ENTRIES PROVIDED ▸
### config.mk
export PLATFORM = sky130hd
export DESIGN_NAME = recorder_serial_link
export DESIGN_NICKNAME = d
export VERILOG_FILES = /design/src/recorder_serial_link_pkg.sv /design/src/recorder_serial_link.sv
export SDC_FILE = /design/constraint.sdc
export NUM_CORES = 1
export LEC_CHECK = 0
export BUFFER_PORTS_ARGS = -buffer_cell sky130_fd_sc_hd__buf_2
export CAP_MARGIN = 20
export CORE_MARGIN = 4
export CORE_UTILIZATION = 42
export CTS_CLUSTER_SIZE = 20
export DETAILED_ROUTE_END_ITERATION = 8
export PLACE_DENSITY = 0.74
export SLEW_MARGIN = 20
export SYNTH_ARGS = -nofsm -noshare
export SYNTH_HDL_FRONTEND = slang
export SYNTH_SLANG_ARGS = --single-unit
### constraint.sdc
create_clock -name CLOCK -period 5.85 [get_ports CLOCK]
set_clock_uncertainty 0.05 [all_clocks]
set_input_delay 1.17 -clock CLOCK [delete_from_list [all_inputs] [get_ports CLOCK]]
set_output_delay 1.17 -clock CLOCK [all_outputs]
set_load 0.01 [all_outputs]
### src/recorder_serial_link_pkg.sv
package recorder_serial_link_pkg;

    // Clock and link timing
    localparam int CLOCK_HZ = 40_000_000;
    localparam int BAUD_RATE = 38_400;
    localparam int BAUD_DIV_INT = (CLOCK_HZ + BAUD_RATE / 2) / BAUD_RATE;
    localparam logic [10:0] BAUD_DIV = BAUD_DIV_INT[10:0];
    localparam logic [10:0] HALF_BIT = BAUD_DIV_INT[11:1];
    localparam logic [2:0] LAST_DATA_BIT = 3'h7;

    // Register byte offsets
    localparam logic [5:0] OFS_TX_DATA = 6'h00;
    localparam logic [5:0] OFS_RX_DATA = 6'h04;
    localparam logic [5:0] OFS_CONTROL = 6'h08;
    localparam logic [5:0] OFS_STATUS = 6'h0c;
    localparam logic [5:0] OFS_IRQ_STATUS = 6'h10;
    localparam logic [5:0] OFS_IRQ_MASK = 6'h14;

    // Event bit positions in interrupt status and mask
    localparam int EV_TX_DONE = 0;
    localparam int EV_RX_BYTE = 1;
    localparam int EV_READY = 2;
    localparam int EV_FAN_CHANGE = 3;
    localparam int EV_FRAME_ERR = 4;
    localparam int EV_WIDTH = 5;

    // Status bit positions
    localparam int ST_TX_BUSY = 0;
    localparam int ST_TX_FULL = 1;
    localparam int ST_CTS = 2;
    localparam int ST_READY = 3;
    localparam int ST_FAN_RUNNING = 4;
    localparam int ST_RX_VALID = 5;
    localparam int RX_VALID_BIT = 8;

    // AXI responses
    localparam logic [1:0] RESP_OKAY = 2'h0;
    localparam logic [1:0] RESP_SLVERR = 2'h2;

    // Control register layout, bit 2 downward
    typedef struct packed {
        logic rts_enable;
        logic fan_on;
        logic recorder_reset;
    } ctrl_t;
    localparam ctrl_t CTRL_RESET = '{rts_enable: 1'b0, fan_on: 1'b0, recorder_reset: 1'b0};
    localparam logic [EV_WIDTH-1:0] MASK_RESET = 5'h00;

    typedef enum logic [1:0] {TX_IDLE, TX_START, TX_DATA, TX_STOP} tx_state_t;
    typedef enum logic [1:0] {RX_IDLE, RX_START, RX_DATA, RX_STOP} rx_state_t;

endpackage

EXERCISE DESCRIPTION ▸
Exactness is what counts here: write out every record again.

RESULT FOR THIS EXERCISE ▸
### config.mk
export PLATFORM = sky130hd
export DESIGN_NAME = recorder_serial_link
export DESIGN_NICKNAME = d
export VERILOG_FILES = /design/src/recorder_serial_link_pkg.sv /design/src/recorder_serial_link.sv
export SDC_FILE = /design/constraint.sdc
export NUM_CORES = 1
export LEC_CHECK = 0
export BUFFER_PORTS_ARGS = -buffer_cell sky130_fd_sc_hd__buf_2
export CAP_MARGIN = 20
export CORE_MARGIN = 4
export CORE_UTILIZATION = 42
export CTS_CLUSTER_SIZE = 20
export DETAILED_ROUTE_END_ITERATION = 8
export PLACE_DENSITY = 0.74
export SLEW_MARGIN = 20
export SYNTH_ARGS = -nofsm -noshare
export SYNTH_HDL_FRONTEND = slang
export SYNTH_SLANG_ARGS = --single-unit
### constraint.sdc
create_clock -name CLOCK -period 5.85 [get_ports CLOCK]
set_clock_uncertainty 0.05 [all_clocks]
set_input_delay 1.17 -clock CLOCK [delete_from_list [all_inputs] [get_ports CLOCK]]
set_output_delay 1.17 -clock CLOCK [all_outputs]
set_load 0.01 [all_outputs]
### src/recorder_serial_link_pkg.sv
package recorder_serial_link_pkg;

    // Clock and link timing
    localparam int CLOCK_HZ = 40_000_000;
    localparam int BAUD_RATE = 38_400;
    localparam int BAUD_DIV_INT = (CLOCK_HZ + BAUD_RATE / 2) / BAUD_RATE;
    localparam logic [10:0] BAUD_DIV = BAUD_DIV_INT[10:0];
    localparam logic [10:0] HALF_BIT = BAUD_DIV_INT[11:1];
    localparam logic [2:0] LAST_DATA_BIT = 3'h7;

    // Register byte offsets
    localparam logic [5:0] OFS_TX_DATA = 6'h00;
    localparam logic [5:0] OFS_RX_DATA = 6'h04;
    localparam logic [5:0] OFS_CONTROL = 6'h08;
    localparam logic [5:0] OFS_STATUS = 6'h0c;
    localparam logic [5:0] OFS_IRQ_STATUS = 6'h10;
    localparam logic [5:0] OFS_IRQ_MASK = 6'h14;

    // Event bit positions in interrupt status and mask
    localparam int EV_TX_DONE = 0;
    localparam int EV_RX_BYTE = 1;
    localparam int EV_READY = 2;
    localparam int EV_FAN_CHANGE = 3;
    localparam int EV_FRAME_ERR = 4;
    localparam int EV_WIDTH = 5;

    // Status bit positions
    localparam int ST_TX_BUSY = 0;
    localparam int ST_TX_FULL = 1;
    localparam int ST_CTS = 2;
    localparam int ST_READY = 3;
    localparam int ST_FAN_RUNNING = 4;
    localparam int ST_RX_VALID = 5;
    localparam int RX_VALID_BIT = 8;

    // AXI responses
    localparam logic [1:0] RESP_OKAY = 2'h0;
    localparam logic [1:0] RESP_SLVERR = 2'h2;

    // Control register layout, bit 2 downward
    typedef struct packed {
        logic rts_enable;
        logic fan_on;
        logic recorder_reset;
    } ctrl_t;
    localparam ctrl_t CTRL_RESET = '{rts_enable: 1'b0, fan_on: 1'b0, recorder_reset: 1'b0};
    localparam logic [EV_WIDTH-1:0] MASK_RESET = 5'h00;

    typedef enum logic [1:0] {TX_IDLE, TX_START, TX_DATA, TX_STOP} tx_state_t;
    typedef enum logic [1:0] {RX_IDLE, RX_START, RX_DATA, RX_STOP} rx_state_t;

endpackage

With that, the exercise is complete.